ASSIGNED TASK: Return the listing below character for character.

● ● ●

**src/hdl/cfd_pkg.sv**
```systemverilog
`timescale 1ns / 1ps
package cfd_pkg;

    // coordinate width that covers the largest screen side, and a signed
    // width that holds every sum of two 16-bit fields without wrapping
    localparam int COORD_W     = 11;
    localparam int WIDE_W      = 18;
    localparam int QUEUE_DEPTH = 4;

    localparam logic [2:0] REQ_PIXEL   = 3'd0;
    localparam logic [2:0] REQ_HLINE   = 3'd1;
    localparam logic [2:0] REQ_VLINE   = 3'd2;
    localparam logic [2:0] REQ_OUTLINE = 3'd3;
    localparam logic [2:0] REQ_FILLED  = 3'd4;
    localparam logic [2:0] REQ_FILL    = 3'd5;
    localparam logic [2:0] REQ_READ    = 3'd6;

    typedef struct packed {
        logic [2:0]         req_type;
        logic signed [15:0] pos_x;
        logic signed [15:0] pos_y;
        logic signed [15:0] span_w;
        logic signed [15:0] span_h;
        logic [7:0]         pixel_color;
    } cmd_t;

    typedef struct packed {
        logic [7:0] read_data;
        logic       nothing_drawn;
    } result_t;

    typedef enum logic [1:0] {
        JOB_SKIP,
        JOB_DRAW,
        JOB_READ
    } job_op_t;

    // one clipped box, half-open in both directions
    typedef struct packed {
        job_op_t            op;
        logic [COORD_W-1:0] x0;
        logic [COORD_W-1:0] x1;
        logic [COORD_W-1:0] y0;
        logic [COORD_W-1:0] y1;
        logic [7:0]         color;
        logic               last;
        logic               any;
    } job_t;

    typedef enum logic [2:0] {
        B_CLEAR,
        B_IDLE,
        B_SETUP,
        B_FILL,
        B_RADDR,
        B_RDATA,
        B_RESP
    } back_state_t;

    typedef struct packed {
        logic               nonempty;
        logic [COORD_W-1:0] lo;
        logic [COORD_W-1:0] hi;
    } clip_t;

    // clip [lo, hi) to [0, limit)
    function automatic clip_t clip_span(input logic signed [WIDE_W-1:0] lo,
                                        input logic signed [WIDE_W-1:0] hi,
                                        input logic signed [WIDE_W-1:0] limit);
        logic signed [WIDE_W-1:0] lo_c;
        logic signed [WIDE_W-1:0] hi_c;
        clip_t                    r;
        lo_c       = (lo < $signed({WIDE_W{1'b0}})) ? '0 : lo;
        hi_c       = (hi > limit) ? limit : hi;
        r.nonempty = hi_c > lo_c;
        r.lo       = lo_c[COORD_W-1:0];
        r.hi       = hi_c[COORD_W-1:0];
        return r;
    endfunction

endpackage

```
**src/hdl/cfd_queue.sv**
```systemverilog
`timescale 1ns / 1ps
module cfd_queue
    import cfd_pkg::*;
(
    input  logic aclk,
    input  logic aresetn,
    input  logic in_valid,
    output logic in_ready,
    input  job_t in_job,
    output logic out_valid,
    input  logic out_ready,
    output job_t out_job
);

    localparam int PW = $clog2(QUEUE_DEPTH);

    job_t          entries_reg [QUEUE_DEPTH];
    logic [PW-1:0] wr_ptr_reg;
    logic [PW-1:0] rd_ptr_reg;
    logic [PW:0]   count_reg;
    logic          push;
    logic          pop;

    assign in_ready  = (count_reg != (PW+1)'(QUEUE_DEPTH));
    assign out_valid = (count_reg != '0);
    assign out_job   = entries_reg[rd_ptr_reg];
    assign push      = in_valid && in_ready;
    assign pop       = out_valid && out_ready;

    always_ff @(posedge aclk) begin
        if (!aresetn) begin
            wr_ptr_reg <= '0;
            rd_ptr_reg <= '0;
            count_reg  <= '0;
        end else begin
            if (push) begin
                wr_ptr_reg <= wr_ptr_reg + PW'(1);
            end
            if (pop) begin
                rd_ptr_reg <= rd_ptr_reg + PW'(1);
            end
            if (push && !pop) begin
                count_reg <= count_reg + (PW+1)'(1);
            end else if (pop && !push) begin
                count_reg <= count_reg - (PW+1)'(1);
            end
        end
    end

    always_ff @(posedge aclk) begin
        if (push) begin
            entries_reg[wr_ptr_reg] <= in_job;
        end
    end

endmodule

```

● ● ●

OUTPUT FOR THIS TASK:
**src/hdl/cfd_pkg.sv**
```systemverilog
`timescale 1ns / 1ps
package cfd_pkg;

    // coordinate width that covers the largest screen side, and a signed
    // width that holds every sum of two 16-bit fields without wrapping
    localparam int COORD_W     = 11;
    localparam int WIDE_W      = 18;
    localparam int QUEUE_DEPTH = 4;

    localparam logic [2:0] REQ_PIXEL   = 3'd0;
    localparam logic [2:0] REQ_HLINE   = 3'd1;
    localparam logic [2:0] REQ_VLINE   = 3'd2;
    localparam logic [2:0] REQ_OUTLINE = 3'd3;
    localparam logic [2:0] REQ_FILLED  = 3'd4;
    localparam logic [2:0] REQ_FILL    = 3'd5;
    localparam logic [2:0] REQ_READ    = 3'd6;

    typedef struct packed {
        logic [2:0]         req_type;
        logic signed [15:0] pos_x;
        logic signed [15:0] pos_y;
        logic signed [15:0] span_w;
        logic signed [15:0] span_h;
        logic [7:0]         pixel_color;
    } cmd_t;

    typedef struct packed {
        logic [7:0] read_data;
        logic       nothing_drawn;
    } result_t;

    typedef enum logic [1:0] {
        JOB_SKIP,
        JOB_DRAW,
        JOB_READ
    } job_op_t;

    // one clipped box, half-open in both directions
    typedef struct packed {
        job_op_t            op;
        logic [COORD_W-1:0] x0;
        logic [COORD_W-1:0] x1;
        logic [COORD_W-1:0] y0;
        logic [COORD_W-1:0] y1;
        logic [7:0]         color;
        logic               last;
        logic               any;
    } job_t;

    typedef enum logic [2:0] {
        B_CLEAR,
        B_IDLE,
        B_SETUP,
        B_FILL,
        B_RADDR,
        B_RDATA,
        B_RESP
    } back_state_t;

    typedef struct packed {
        logic               nonempty;
        logic [COORD_W-1:0] lo;
        logic [COORD_W-1:0] hi;
    } clip_t;

    // clip [lo, hi) to [0, limit)
    function automatic clip_t clip_span(input logic signed [WIDE_W-1:0] lo,
                                        input logic signed [WIDE_W-1:0] hi,
                                        input logic signed [WIDE_W-1:0] limit);
        logic signed [WIDE_W-1:0] lo_c;
        logic signed [WIDE_W-1:0] hi_c;
        clip_t                    r;
        lo_c       = (lo < $signed({WIDE_W{1'b0}})) ? '0 : lo;
        hi_c       = (hi > limit) ? limit : hi;
        r.nonempty = hi_c > lo_c;
        r.lo       = lo_c[COORD_W-1:0];
        r.hi       = hi_c[COORD_W-1:0];
        return r;
    endfunction

endpackage

```
**src/hdl/cfd_queue.sv**
```systemverilog
`timescale 1ns / 1ps
module cfd_queue
    import cfd_pkg::*;
(
    input  logic aclk,
    input  logic aresetn,
    input  logic in_valid,
    output logic in_ready,
    input  job_t in_job,
    output logic out_valid,
    input  logic out_ready,
    output job_t out_job
);

    localparam int PW = $clog2(QUEUE_DEPTH);

    job_t          entries_reg [QUEUE_DEPTH];
    logic [PW-1:0] wr_ptr_reg;
    logic [PW-1:0] rd_ptr_reg;
    logic [PW:0]   count_reg;
    logic          push;
    logic          pop;

    assign in_ready  = (count_reg != (PW+1)'(QUEUE_DEPTH));
    assign out_valid = (count_reg != '0);
    assign out_job   = entries_reg[rd_ptr_reg];
    assign push      = in_valid && in_ready;
    assign pop       = out_valid && out_ready;

    always_ff @(posedge aclk) begin
        if (!aresetn) begin
            wr_ptr_reg <= '0;
            rd_ptr_reg <= '0;
            count_reg  <= '0;
        end else begin
            if (push) begin
                wr_ptr_reg <= wr_ptr_reg + PW'(1);
            end
            if (pop) begin
                rd_ptr_reg <= rd_ptr_reg + PW'(1);
            end
            if (push && !pop) begin
                count_reg <= count_reg + (PW+1)'(1);
            end else if (pop && !push) begin
                count_reg <= count_reg - (PW+1)'(1);
            end
        end
    end

    always_ff @(posedge aclk) begin
        if (push) begin
            entries_reg[wr_ptr_reg] <= in_job;
        end
    end

endmodule

```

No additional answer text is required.